• _Your objective_:
Write out every entry below word for word, leaving nothing out.

• _Input data_:
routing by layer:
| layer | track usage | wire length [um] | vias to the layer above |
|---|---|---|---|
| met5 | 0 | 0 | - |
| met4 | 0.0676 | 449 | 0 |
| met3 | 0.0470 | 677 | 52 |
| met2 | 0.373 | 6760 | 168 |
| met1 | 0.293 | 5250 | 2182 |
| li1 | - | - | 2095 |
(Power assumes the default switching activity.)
--- src/include/fcc_op_if.sv ---
// Interface: operation launch and completion between register file and sequencer
interface fcc_op_if;
    import fcc_pkg::*;
    logic        start;
    fcc_op_t     op;
    logic [31:0] addr;
    logic        busy;
    logic        finish;
    modport ctl (output start, output op, output addr, input busy, input finish);
    modport seq (input start, input op, input addr, output busy, output finish);
endinterface : fcc_op_if

--- src/rtl/fcc_seq.sv ---
// Operation sequencer: issues one array command and tracks busy until the array is done
module fcc_seq
    import fcc_pkg::*;
(
    input  wire logic        aclk,
    input  wire logic        aresetn,
    fcc_op_if.seq            op_bus,
    input  wire logic        array_done,
    output fcc_op_t          array_op,
    output logic             array_cmd_valid,
    output logic [31:0]      array_addr
);
    typedef enum logic {SEQ_IDLE, SEQ_WAIT} fcc_seq_state_t;

    typedef struct packed {
        fcc_seq_state_t state;
        logic           busy;
        logic           cmd;
        fcc_op_t        op;
        logic [31:0]    addr;
    } fcc_seq_st_t;

    fcc_seq_st_t st_reg;
    fcc_seq_st_t st_next;
    logic        fin;

    // ------------------------------------------------------------------
    // Next state
    // ------------------------------------------------------------------
    always_comb
    begin
        st_next     = st_reg;
        st_next.cmd = 1'h0;
        fin         = 1'h0;
        unique case (st_reg.state)
            SEQ_IDLE:
            begin
                if (op_bus.start)
                begin
                    st_next.state = SEQ_WAIT;
                    st_next.busy  = 1'h1;
                    st_next.cmd   = 1'h1;
                    st_next.op    = op_bus.op;
                    st_next.addr  = op_bus.addr;
                end
            end
            SEQ_WAIT:
            begin
                // Done is ignored in the command cycle: the array cannot finish that fast
                if (array_done && !st_reg.cmd)
                begin
                    fin           = 1'h1;
                    st_next.busy  = 1'h0;
                    st_next.state = SEQ_IDLE;
                end
            end
        endcase
    end

    // Registered state, synchronous reset
    always_ff @(posedge aclk)
    begin
        if (!aresetn)
            st_reg <= '0;
        else
            st_reg <= st_next;
    end

    assign op_bus.busy     = st_reg.busy;
    assign op_bus.finish   = fin;
    assign array_cmd_valid = st_reg.cmd;
    assign array_op        = st_reg.op;
    assign array_addr      = st_reg.addr;

    // Busy rises at the edge that takes the start
    a_busy_on_start: assert property (@(posedge aclk) disable iff (!aresetn)
        op_bus.start |=> op_bus.busy && array_cmd_valid)
        else $error("busy not raised after start");
endmodule : fcc_seq
**config.mk**
```make
export PLATFORM = sky130hd
export DESIGN_NAME = dscg_gate
export DESIGN_NICKNAME = d
export VERILOG_FILES = /design/src/verilog/dscg_pkg.sv /design/src/verilog/dscg_gate.sv
export VERILOG_INCLUDE_DIRS = /design/src /design/src/verilog
export SDC_FILE = /design/constraint.sdc
export NUM_CORES = 1
export LEC_CHECK = 0
export CORE_AREA = 2 2 93 95
export CTS_BUF_LIST = sky130_fd_sc_hd__clkbuf_8
export CTS_CLUSTER_DIAMETER = 30
export DETAILED_ROUTE_END_ITERATION = 8
export DIE_AREA = 0 0 95 97
export DONT_BUFFER_PORTS = 1
export PLACE_DENSITY_LB_ADDON = 0.3
export SLEW_MARGIN = 30
export SYNTH_ARGS = -nofsm -noshare
export SYNTH_HDL_FRONTEND = slang
export SYNTH_SLANG_ARGS = --single-unit
```
**constraint.sdc**
```tcl
create_clock -name clk_i -period 2.6 [get_ports clk_i]
set_input_delay 0.78 -clock clk_i [delete_from_list [all_inputs] [get_ports clk_i]]
set_output_delay 0.78 -clock clk_i [all_outputs]
set_load 0.01 [all_outputs]
```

• _Task output_:
routing by layer:
| layer | track usage | wire length [um] | vias to the layer above |
|---|---|---|---|
| met5 | 0 | 0 | - |
| met4 | 0.0676 | 449 | 0 |
| met3 | 0.0470 | 677 | 52 |
| met2 | 0.373 | 6760 | 168 |
| met1 | 0.293 | 5250 | 2182 |
| li1 | - | - | 2095 |
(Power assumes the default switching activity.)
--- src/include/fcc_op_if.sv ---
// Interface: operation launch and completion between register file and sequencer
interface fcc_op_if;
    import fcc_pkg::*;
    logic        start;
    fcc_op_t     op;
    logic [31:0] addr;
    logic        busy;
    logic        finish;
    modport ctl (output start, output op, output addr, input busy, input finish);
    modport seq (input start, input op, input addr, output busy, output finish);
endinterface : fcc_op_if

--- src/rtl/fcc_seq.sv ---
// Operation sequencer: issues one array command and tracks busy until the array is done
module fcc_seq
    import fcc_pkg::*;
(
    input  wire logic        aclk,
    input  wire logic        aresetn,
    fcc_op_if.seq            op_bus,
    input  wire logic        array_done,
    output fcc_op_t          array_op,
    output logic             array_cmd_valid,
    output logic [31:0]      array_addr
);
    typedef enum logic {SEQ_IDLE, SEQ_WAIT} fcc_seq_state_t;

    typedef struct packed {
        fcc_seq_state_t state;
        logic           busy;
        logic           cmd;
        fcc_op_t        op;
        logic [31:0]    addr;
    } fcc_seq_st_t;

    fcc_seq_st_t st_reg;
    fcc_seq_st_t st_next;
    logic        fin;

    // ------------------------------------------------------------------
    // Next state
    // ------------------------------------------------------------------
    always_comb
    begin
        st_next     = st_reg;
        st_next.cmd = 1'h0;
        fin         = 1'h0;
        unique case (st_reg.state)
            SEQ_IDLE:
            begin
                if (op_bus.start)
                begin
                    st_next.state = SEQ_WAIT;
                    st_next.busy  = 1'h1;
                    st_next.cmd   = 1'h1;
                    st_next.op    = op_bus.op;
                    st_next.addr  = op_bus.addr;
                end
            end
            SEQ_WAIT:
            begin
                // Done is ignored in the command cycle: the array cannot finish that fast
                if (array_done && !st_reg.cmd)
                begin
                    fin           = 1'h1;
                    st_next.busy  = 1'h0;
                    st_next.state = SEQ_IDLE;
                end
            end
        endcase
    end

    // Registered state, synchronous reset
    always_ff @(posedge aclk)
    begin
        if (!aresetn)
            st_reg <= '0;
        else
            st_reg <= st_next;
    end

    assign op_bus.busy     = st_reg.busy;
    assign op_bus.finish   = fin;
    assign array_cmd_valid = st_reg.cmd;
    assign array_op        = st_reg.op;
    assign array_addr      = st_reg.addr;

    // Busy rises at the edge that takes the start
    a_busy_on_start: assert property (@(posedge aclk) disable iff (!aresetn)
        op_bus.start |=> op_bus.busy && array_cmd_valid)
        else $error("busy not raised after start");
endmodule : fcc_seq
**config.mk**
```make
export PLATFORM = sky130hd
export DESIGN_NAME = dscg_gate
export DESIGN_NICKNAME = d
export VERILOG_FILES = /design/src/verilog/dscg_pkg.sv /design/src/verilog/dscg_gate.sv
export VERILOG_INCLUDE_DIRS = /design/src /design/src/verilog
export SDC_FILE = /design/constraint.sdc
export NUM_CORES = 1
export LEC_CHECK = 0
export CORE_AREA = 2 2 93 95
export CTS_BUF_LIST = sky130_fd_sc_hd__clkbuf_8
export CTS_CLUSTER_DIAMETER = 30
export DETAILED_ROUTE_END_ITERATION = 8
export DIE_AREA = 0 0 95 97
export DONT_BUFFER_PORTS = 1
export PLACE_DENSITY_LB_ADDON = 0.3
export SLEW_MARGIN = 30
export SYNTH_ARGS = -nofsm -noshare
export SYNTH_HDL_FRONTEND = slang
export SYNTH_SLANG_ARGS = --single-unit
```
**constraint.sdc**
```tcl
create_clock -name clk_i -period 2.6 [get_ports clk_i]
set_input_delay 0.78 -clock clk_i [delete_from_list [all_inputs] [get_ports clk_i]]
set_output_delay 0.78 -clock clk_i [all_outputs]
set_load 0.01 [all_outputs]
```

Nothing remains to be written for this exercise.